**MATERIAL PROVIDED**
[src/hdl/bmtd_pkg.sv]
// Package for the bicycle model tire dynamics step block.
// Fixed-point constants, the Q.24 saturating helpers, the arctangent table
// and the microcode program. No dependencies.
package bmtd_pkg;

  localparam int CORDIC_STEPS    = 16;
  localparam int STATE_FRAC_BITS = 16;
  localparam int WF              = 24;
  localparam int SHIFT           = WF - STATE_FRAC_BITS;
  localparam int CNT_W           = (CORDIC_STEPS > 1) ? $clog2(CORDIC_STEPS) : 1;

  localparam int CFG_IDX_W  = 3;
  localparam int CFG_DATA_W = 28;
  localparam int ACCEL_W    = 24;
  localparam int STEER_W    = 18;
  localparam int FRIC_W     = 18;
  localparam int SPEED_W    = 32;

  typedef logic signed [63:0] w_t;

  localparam w_t WLIM      = 64'sh3FFF_FFFF_FFFF_FFFF;
  localparam w_t WONE      = 64'sd16777216;
  localparam w_t GRAV_W    = 64'sd164752261;
  localparam w_t PI_W      = 64'sd52707179;
  localparam w_t HALF_PI_W = 64'sd26353589;
  localparam w_t TWO_PI_W  = 64'sd105414357;
  localparam w_t KINV_W    = 64'sd10188013;
  localparam w_t SLOW_W    = 64'sd1678;
  localparam w_t LIFT_W    = 64'sd167772;
  localparam w_t RESTART_W = 64'sd1677722;
  localparam w_t RND_HALF  = w_t'((64'd1 << SHIFT) >> 1);
  localparam w_t I32_MAX   = 64'sd2147483647;
  localparam w_t I32_MIN   = -64'sd2147483648;

  localparam logic signed [64:0] WLIM65  = 65'sh0_3FFF_FFFF_FFFF_FFFF;
  localparam logic signed [64:0] NWLIM65 = -WLIM65;

  // configuration register indexes
  typedef enum logic [2:0] {
    CFG_MASS, CFG_INERTIA, CFG_WHEELBASE, CFG_FRONT,
    CFG_STIFF, CFG_SHAPE, CFG_CURV, CFG_DT
  } cfg_e;

  typedef enum logic [2:0] {
    OP_ADD, OP_SUB, OP_MUL, OP_DIV, OP_ATAN, OP_SINCOS, OP_RND, OP_END
  } op_e;

  typedef enum logic [5:0] {
    SRC_ZERO, SRC_WONE, SRC_GRAV, SRC_ACCEL, SRC_STEER, SRC_MU, SRC_M, SRC_IZ,
    SRC_LEN, SRC_LF, SRC_LR, SRC_CF, SRC_EF, SRC_CST, SRC_DT, SRC_VX,
    SRC_VY, SRC_R, SRC_T0, SRC_T1, SRC_SLF, SRC_SLR, SRC_FZF, SRC_FZR,
    SRC_D, SRC_BA, SRC_FF, SRC_FR, SRC_FFC, SRC_SIN, SRC_COS, SRC_DVX,
    SRC_DVY, SRC_DR
  } src_e;

  localparam int NUM_SRC = 34;

  typedef enum logic [4:0] {
    DST_NONE, DST_VX, DST_VY, DST_R, DST_T0, DST_T1, DST_SLF, DST_SLR,
    DST_FZF, DST_FZR, DST_D, DST_BA, DST_FF, DST_FR, DST_FFC, DST_DVX,
    DST_DVY, DST_DR, DST_VXS, DST_VYS, DST_RS
  } dst_e;

  typedef struct packed {
    op_e  op;
    src_e a;
    src_e b;
    dst_e d;
  } uc_t;

  localparam int PROG_LEN = 62;
  localparam int PC_W     = $clog2(PROG_LEN);

  // request / response between sequencer and the shared units
  typedef struct packed {
    logic start;
    w_t   a;
    w_t   b;
  } ar_req_t;

  typedef struct packed {
    logic done;
    w_t   res;
  } ar_rsp_t;

  typedef struct packed {
    logic start;
    logic rot;
    w_t   a;
    w_t   b;
  } cor_req_t;

  typedef struct packed {
    logic done;
    w_t   r0;
    w_t   r1;
  } cor_rsp_t;

  function automatic logic [63:0] f_mag(w_t v);
    return v[63] ? 64'(-v) : 64'(v);
  endfunction

  function automatic w_t f_add(w_t a, w_t b);
    logic signed [64:0] s;
    s = {a[63], a} + {b[63], b};
    if (s > WLIM65) return WLIM;
    if (s < NWLIM65) return -WLIM;
    return s[63:0];
  endfunction

  function automatic w_t f_atan_tab(logic [4:0] i);
    case (i)
      5'd0:    return 64'sd13176795;
      5'd1:    return 64'sd7778716;
      5'd2:    return 64'sd4110060;
      5'd3:    return 64'sd2086331;
      5'd4:    return 64'sd1047214;
      5'd5:    return 64'sd524117;
      5'd6:    return 64'sd262123;
      5'd7:    return 64'sd131069;
      5'd8:    return 64'sd65536;
      5'd9:    return 64'sd32768;
      5'd10:   return 64'sd16384;
      5'd11:   return 64'sd8192;
      5'd12:   return 64'sd4096;
      5'd13:   return 64'sd2048;
      5'd14:   return 64'sd1024;
      5'd15:   return 64'sd512;
      5'd16:   return 64'sd256;
      5'd17:   return 64'sd128;
      5'd18:   return 64'sd64;
      5'd19:   return 64'sd32;
      5'd20:   return 64'sd16;
      5'd21:   return 64'sd8;
      5'd22:   return 64'sd4;
      5'd23:   return 64'sd2;
      5'd24:   return 64'sd1;
      default: return 64'sd0;
    endcase
  endfunction

  function automatic uc_t f_mk(op_e o, src_e a, src_e b, dst_e d);
    uc_t u;
    u.op = o;
    u.a  = a;
    u.b  = b;
    u.d  = d;
    return u;
  endfunction

  function automatic uc_t f_uc(logic [PC_W-1:0] pc);
    case (pc)
      // slip angles
      6'd0:  return f_mk(OP_MUL, SRC_LF, SRC_R, DST_T0);
      6'd1:  return f_mk(OP_ADD, SRC_VY, SRC_T0, DST_T0);
      6'd2:  return f_mk(OP_ATAN, SRC_T0, SRC_VX, DST_T0);
      6'd3:  return f_mk(OP_SUB, SRC_STEER, SRC_T0, DST_SLF);
      6'd4:  return f_mk(OP_MUL, SRC_LR, SRC_R, DST_T0);
      6'd5:  return f_mk(OP_SUB, SRC_VY, SRC_T0, DST_T0);
      6'd6:  return f_mk(OP_ATAN, SRC_T0, SRC_VX, DST_T0);
      6'd7:  return f_mk(OP_SUB, SRC_ZERO, SRC_T0, DST_SLR);
      // axle loads
      6'd8:  return f_mk(OP_MUL, SRC_M, SRC_GRAV, DST_T1);
      6'd9:  return f_mk(OP_MUL, SRC_T1, SRC_LR, DST_T0);
      6'd10: return f_mk(OP_DIV, SRC_T0, SRC_LEN, DST_FZF);
      6'd11: return f_mk(OP_MUL, SRC_T1, SRC_LF, DST_T0);
      6'd12: return f_mk(OP_DIV, SRC_T0, SRC_LEN, DST_FZR);
      // front tire
      6'd13: return f_mk(OP_MUL, SRC_MU, SRC_FZF, DST_D);
      6'd14: return f_mk(OP_MUL, SRC_CF, SRC_D, DST_T0);
      6'd15: return f_mk(OP_DIV, SRC_CST, SRC_T0, DST_T0);
      6'd16: return f_mk(OP_MUL, SRC_T0, SRC_SLF, DST_BA);
      6'd17: return f_mk(OP_ATAN, SRC_BA, SRC_WONE, DST_T0);
      6'd18: return f_mk(OP_SUB, SRC_BA, SRC_T0, DST_T0);
      6'd19: return f_mk(OP_MUL, SRC_EF, SRC_T0, DST_T0);
      6'd20: return f_mk(OP_SUB, SRC_BA, SRC_T0, DST_T0);
      6'd21: return f_mk(OP_ATAN, SRC_T0, SRC_WONE, DST_T0);
      6'd22: return f_mk(OP_MUL, SRC_CF, SRC_T0, DST_T0);
      6'd23: return f_mk(OP_SINCOS, SRC_T0, SRC_ZERO, DST_NONE);
      6'd24: return f_mk(OP_MUL, SRC_D, SRC_SIN, DST_FF);
      // rear tire
      6'd25: return f_mk(OP_MUL, SRC_MU, SRC_FZR, DST_D);
      6'd26: return f_mk(OP_MUL, SRC_CF, SRC_D, DST_T0);
      6'd27: return f_mk(OP_DIV, SRC_CST, SRC_T0, DST_T0);
      6'd28: return f_mk(OP_MUL, SRC_T0, SRC_SLR, DST_BA);
      6'd29: return f_mk(OP_ATAN, SRC_BA, SRC_WONE, DST_T0);
      6'd30: return f_mk(OP_SUB, SRC_BA, SRC_T0, DST_T0);
      6'd31: return f_mk(OP_MUL, SRC_EF, SRC_T0, DST_T0);
      6'd32: return f_mk(OP_SUB, SRC_BA, SRC_T0, DST_T0);
      6'd33: return f_mk(OP_ATAN, SRC_T0, SRC_WONE, DST_T0);
      6'd34: return f_mk(OP_MUL, SRC_CF, SRC_T0, DST_T0);
      6'd35: return f_mk(OP_SINCOS, SRC_T0, SRC_ZERO, DST_NONE);
      6'd36: return f_mk(OP_MUL, SRC_D, SRC_SIN, DST_FR);
      // derivatives
      6'd37: return f_mk(OP_SINCOS, SRC_STEER, SRC_ZERO, DST_NONE);
      6'd38: return f_mk(OP_MUL, SRC_FF, SRC_COS, DST_FFC);
      6'd39: return f_mk(OP_MUL, SRC_FF, SRC_SIN, DST_T0);
      6'd40: return f_mk(OP_DIV, SRC_T0, SRC_M, DST_T0);
      6'd41: return f_mk(OP_SUB, SRC_ACCEL, SRC_T0, DST_T0);
      6'd42: return f_mk(OP_MUL, SRC_R, SRC_VY, DST_T1);
      6'd43: return f_mk(OP_ADD, SRC_T0, SRC_T1, DST_DVX);
      6'd44: return f_mk(OP_ADD, SRC_FFC, SRC_FR, DST_T0);
      6'd45: return f_mk(OP_DIV, SRC_T0, SRC_M, DST_T0);
      6'd46: return f_mk(OP_MUL, SRC_R, SRC_VX, DST_T1);
      6'd47: return f_mk(OP_SUB, SRC_T0, SRC_T1, DST_DVY);
      6'd48: return f_mk(OP_MUL, SRC_LF, SRC_FFC, DST_T0);
      6'd49: return f_mk(OP_MUL, SRC_LR, SRC_FR, DST_T1);
      6'd50: return f_mk(OP_SUB, SRC_T0, SRC_T1, DST_T0);
      6'd51: return f_mk(OP_DIV, SRC_T0, SRC_IZ, DST_DR);
      // Euler update and rounding to state format
      6'd52: return f_mk(OP_MUL, SRC_DVX, SRC_DT, DST_T0);
      6'd53: return f_mk(OP_ADD, SRC_VX, SRC_T0, DST_VX);
      6'd54: return f_mk(OP_MUL, SRC_DVY, SRC_DT, DST_T0);
      6'd55: return f_mk(OP_ADD, SRC_VY, SRC_T0, DST_VY);
      6'd56: return f_mk(OP_MUL, SRC_DR, SRC_DT, DST_T0);
      6'd57: return f_mk(OP_ADD, SRC_R, SRC_T0, DST_R);
      6'd58: return f_mk(OP_RND, SRC_VX, SRC_ZERO, DST_VXS);
      6'd59: return f_mk(OP_RND, SRC_VY, SRC_ZERO, DST_VYS);
      6'd60: return f_mk(OP_RND, SRC_R, SRC_ZERO, DST_RS);
      default: return f_mk(OP_END, SRC_ZERO, SRC_ZERO, DST_NONE);
    endcase
  endfunction

endpackage

[src/hdl/bmtd_mul.sv]
// Shared Q.24 saturating multiplier, one 32x32 partial product per cycle.
// Depends on bmtd_pkg.
module bmtd_mul import bmtd_pkg::*; (
  input  logic    clk_i,
  input  logic    rst_ni,
  input  ar_req_t req_i,
  output ar_rsp_t rsp_o
);

  typedef enum logic [1:0] {M_IDLE, M_RUN, M_FIN} mstate_e;

  mstate_e       state_q;
  logic [1:0]    k_q;
  logic [63:0]   am_q, bm_q;
  logic          neg_q;
  logic [127:0]  acc_q;
  logic          done_q;
  w_t            res_q;

  logic [31:0]   pa, pb;
  logic [63:0]   pp;
  logic [127:0]  pp_sh;
  logic [63:0]   mres;

  always_comb begin
    pa = k_q[0] ? am_q[63:32] : am_q[31:0];
    pb = k_q[1] ? bm_q[63:32] : bm_q[31:0];
    pp = pa * pb;
    case (k_q)
      2'd0:    pp_sh = {64'd0, pp};
      2'd3:    pp_sh = {pp, 64'd0};
      default: pp_sh = {32'd0, pp, 32'd0};
    endcase
    if (acc_q[127:88] != '0 || acc_q[87:86] != '0) begin
      mres = 64'(WLIM);
    end else begin
      mres = acc_q[87:24];
    end
  end

  always_ff @(posedge clk_i or negedge rst_ni) begin
    if (!rst_ni) begin
      state_q <= M_IDLE;
      k_q     <= '0;
      am_q    <= '0;
      bm_q    <= '0;
      neg_q   <= 1'b0;
      acc_q   <= '0;
      done_q  <= 1'b0;
      res_q   <= '0;
    end else begin
      done_q <= 1'b0;
      case (state_q)
        M_IDLE: begin
          if (req_i.start) begin
            am_q    <= f_mag(req_i.a);
            bm_q    <= f_mag(req_i.b);
            neg_q   <= req_i.a[63] ^ req_i.b[63];
            acc_q   <= '0;
            k_q     <= '0;
            state_q <= M_RUN;
          end
        end
        M_RUN: begin
          acc_q <= acc_q + pp_sh;
          k_q   <= k_q + 2'd1;
          if (k_q == 2'd3) state_q <= M_FIN;
        end
        M_FIN: begin
          res_q   <= neg_q ? -w_t'(mres) : w_t'(mres);
          done_q  <= 1'b1;
          state_q <= M_IDLE;
        end
        default: state_q <= M_IDLE;
      endcase
    end
  end

  assign rsp_o.done = done_q;
  assign rsp_o.res  = res_q;

endmodule

[config.mk]
export PLATFORM = sky130hd
export DESIGN_NAME = bmtd_mul
export DESIGN_NICKNAME = d
export VERILOG_FILES = /design/src/hdl/bmtd_pkg.sv /design/src/hdl/bmtd_mul.sv
export SDC_FILE = /design/constraint.sdc
export NUM_CORES = 2
export LEC_CHECK = 0
export ABC_CLOCK_PERIOD_IN_PS = 28600
export CAP_MARGIN = 20
export CORE_UTILIZATION = 65
export CTS_CLUSTER_DIAMETER = 150
export DETAILED_ROUTE_END_ITERATION = 8
export DONT_BUFFER_PORTS = 1
export PLACE_DENSITY = 0.81
export SETUP_SLACK_MARGIN = 0.1
export SLEW_MARGIN = 20
export SYNTH_ARGS = -nofsm -noshare
export SYNTH_HDL_FRONTEND = slang
export SYNTH_SLANG_ARGS = --single-unit
[constraint.sdc]
create_clock -name clk_i -period 28.6 [get_ports clk_i]
set_input_delay 5.72 -clock clk_i [delete_from_list [all_inputs] [get_ports clk_i]]
set_output_delay 5.72 -clock clk_i [all_outputs]
set_load 0.02 [all_outputs]
==> impl_metrics.json <==
{
  "numPortBuffers": 0,
  "slowest_stage": "a211oi_1",
  "yosysWarnings": 0,
  "multi_input_area_mm2": 0.04508,
  "dieHeight_um": 300.4,
  "core_area_mm2": 0.08824,
  "maxUsedRoutingLayer": "met5",
  "synth_cell_types": 74,
  "seq_area_mm2": 0.008167,
  "synth_compound_area_frac": 0.1334,
  "tightest_slew_ps": 1155,
  "cts_buffers": 42,
  "max_slew_margin": 0.2242,
  "ios": 196,
  "wl_mm": 198.0,
  "min_path_type": "reg2reg",
  "synthMuxAreaShare": 0.02296,
  "cap_violations": 0,
  "yosys.area_share.simple": 0.1697,
  "rsz0062_at_grt": "no",
  "drive_above_1_share": 0.04728,
  "cp.required_ps": 29090,
  "min-delay-start": "bm_q[25]",
  "ant_nets": 0,
  "gp_congestion": 1.079,
  "finalSetupTns_ps": 0,
  "synthFlopType": "dfrtp_1",
  "finalHoldViolations": 0,
  "cp_max_fo": 38,
  "r2r-start": "k_q[0]",
  "die-area_mm2": 0.09024,
  "post_cts_resized": 0,
  "ys_seq_area_frac": 0.1409,
  "synth_edf_count": 0,
  "drc": 0,
  "r2r_end": "acc_q[126]",
  "grt_overflow": 0,
  "synth-async-reset-ratio": 1.000,
  "nets": 8100,
  "hpwl_mm": 153.7,
  "tritoncts": "yes",
  "viasPerCell": 6.515,
  "cts_buffer_depth": 3,
  "start_util": 0.6559,
  "syn_area_per_cell_um2": 8.371,
  "clk_pin_slew_worst_paths_ps": 70,
  "post_cts_buffers": 0,
  "num_vias": 51320,
  "synth_top_family_by_area": "adder cells",
  "grt_max_degree": 327,
  "finalCriticalPeriod_ps": 14190,
  "ys_ff_latch": 326,
  "num-fill-cells": 7058,
  "worst-r2r-cell-count": 42,
  "drt-met1-wl_mm": 72.15,
  "drv_slew": 0,
  "fp-row-count": 109,
  "max_freq_mhz": 70.45,
  "finalSetupViolations": 0,
  "critical_path.max_stage_delay_ps": 760,
  "period_share": 0.4963,
  "synthCells": 6914,
  "mappedNetlistNets": 8343,
  "cts-root-buf": "clkbuf_16",
  "grt_use_total": 0.4415,
  "grt_pass1_vias": 51240,
  "hold_depth": 2,
  "wl_met3_mm": 27.48,
  "status": "completed",
  "fin_skew_ps": 34.43,
  "synth_adder_area_share": 0.3969,
  "holdBufCountCts": 0,
  "die_w_um": 300.4,
  "critPathLaunchType": "flop",
  "wire_per_inst_um": 25.13,
  "min_to": "bm_q[25]",
  "netlist_area_mm2": 0.05788,
  "worstSetupEndpointType": "flop",
  "dr.pass1.iters": 8,
  "area_growth_syn_to_layout_pct": 4.326,
  "synth_xor_area_frac": 0.05175,
  "clk_latency_ps": 650,
  "grt_pass1_wl_mm": 300.9,
  "cts_htree_levels": 2,
  "r2r_setup_slack_ps": 14410,
  "dr_wl_met2_mm": 83.76,
  "cts.sinks": 326,
  "drt_iter0_drc": 5771,
  "crit_type": "reg2reg",
  "arrival_ps": 14690,
  "antenna_found_initial": 11
}
[cell usage after synthesis (all sizes together) (47+ instances only)]
| library cell | number | share of area |
|---|---|---|
| a21o | 83 | 0.011 |
| mux2 | 62 | 0.012 |
| and2 | 76 | 0.0082 |
| ha | 401 | 0.087 |
| o21bai | 47 | 0.0061 |
| o21ai | 525 | 0.045 |
| mux2i | 63 | 0.011 |
| or3 | 56 | 0.0063 |
| nor3 | 55 | 0.0050 |
| xnor2 | 145 | 0.022 |
| xor2 | 197 | 0.030 |
| nand2 | 980 | 0.064 |
| a21oi | 272 | 0.024 |
| nor2 | 791 | 0.051 |
| inv | 910 | 0.059 |
| nand4 | 94 | 0.010 |
| fa | 897 | 0.31 |
| clkbuf | 352 | 0.023 |
| dfrtp | 326 | 0.14 |
| a22o | 68 | 0.010 |
| o31ai | 65 | 0.0084 |
[registers in the layout, indices dropped and copies added, names as in the netlist]
| signal | count |
|---|---|
| k_q | 2 |
| neg_q | 1 |
| res_q | 64 |
| am_q | 64 |
| acc_q | 128 |
| bm_q | 64 |
| done_q | 1 |
| state_q | 2 |
[worst max-delay path, delay by kind of cell (launching register included)]
kind / cells / cell delay (ps)
AO/OA/AOI/OAI: 17 / 5410
adder cells (fa/ha/maj): 10 / 4820
buffers and inverters: 6 / 1230
AND/OR/NAND/NOR: 6 / 1070
flip-flops: 1 / 710
XOR/XNOR: 2 / 430
multiplexers: 1 / 320
[worst max path at each step]
| stage | from | end | slack (ps) |
|---|---|---|---|
| floorplan | k_q[0] | acc_q[82] | 17290 |
| CTS | k_q[0] | acc_q[126] | 14700 |
| finish | k_q[0] | acc_q[126] | 14410 |
| global placement | k_q[0] | acc_q[126] | 14950 |
| detailed placement | k_q[0] | acc_q[126] | 14800 |
| global route | k_q[0] | acc_q[126] | 13950 |
[layout by cell type, fill, tap and decap left out, types with 34 or more instances in the layout]
cell type    n
nor4_1      37
xor2_1     197
nor3_1      54
or3_1       49
xnor2_1    145
nor2_1     790
fa_1       897
nand3_1     34
a22o_1      68
mux2i_2     35
o31ai_1     65
buf_4       85
a21oi_1    272
mux2_2      62
nand4_1     94
nand2_1    979
o21ai_0    522
or4_1       35
a21o_1      83
clkbuf_16   42
inv_1      910
dfrtp_1    323
and2_1      76
ha_1       400
o21bai_1    46
[logic make-up (layout without fill, tap and decap cells)]
family                     Yosys count  count (layout)
muxes                              125             125
adders and majority gates         1298            1298
DFF                                326             326
and+or+nand+nor                   2269            2269
AOI/OAI and AO/OA                 1271            1271
other                                0               7
xor gates and xnor gates           342             342
buffers and inverters             1283            1074
[routing by layer]
metal  global-route usage  vias up
met5             0.007407        -
met4               0.2618       14
met3               0.1411      919
met2               0.6476     3579
met1               0.5731    24930
li1                     -    21890
[per-stage QoR]
step	hold WS, ps	setup slack, ps	std cells	utilization	cell area [µm²]
after floorplan	443.7	17290	6914	-	57880
after global placement	457.8	14950	7791	0.6659	58760
after detailed placement	471.1	14800	7792	0.6660	58770
after CTS	485.8	14700	7870	0.6841	60360
after global routing	501.1	13950	7870	0.6841	60370
final	480.3	14410	7877	0.6843	60380
[layout make-up]
type / count / area share
repair buffers: 86 / 0.01073
multi-input cells: 5305 / 0.7466
clock inverters: 29 / 0.007584
diodes: 7 / 0.0002901
well taps: 1165 / 0.02414
flip-flops and latches: 326 / 0.1352
clock buffers: 49 / 0.01884
inverters: 910 / 0.05657
Power is not shown: default switching activity piles up to over one toggle a cycle in this logic, so the estimate is an artifact.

**REQUIRED WORK**
Everything from the first line of the records above to the line containing "localparam int SHIFT", inclusive, should be repeated exactly; leave out the rest.

**WRITTEN ANSWER**
[src/hdl/bmtd_pkg.sv]
// Package for the bicycle model tire dynamics step block.
// Fixed-point constants, the Q.24 saturating helpers, the arctangent table
// and the microcode program. No dependencies.
package bmtd_pkg;

  localparam int CORDIC_STEPS    = 16;
  localparam int STATE_FRAC_BITS = 16;
  localparam int WF              = 24;
  localparam int SHIFT           = WF - STATE_FRAC_BITS;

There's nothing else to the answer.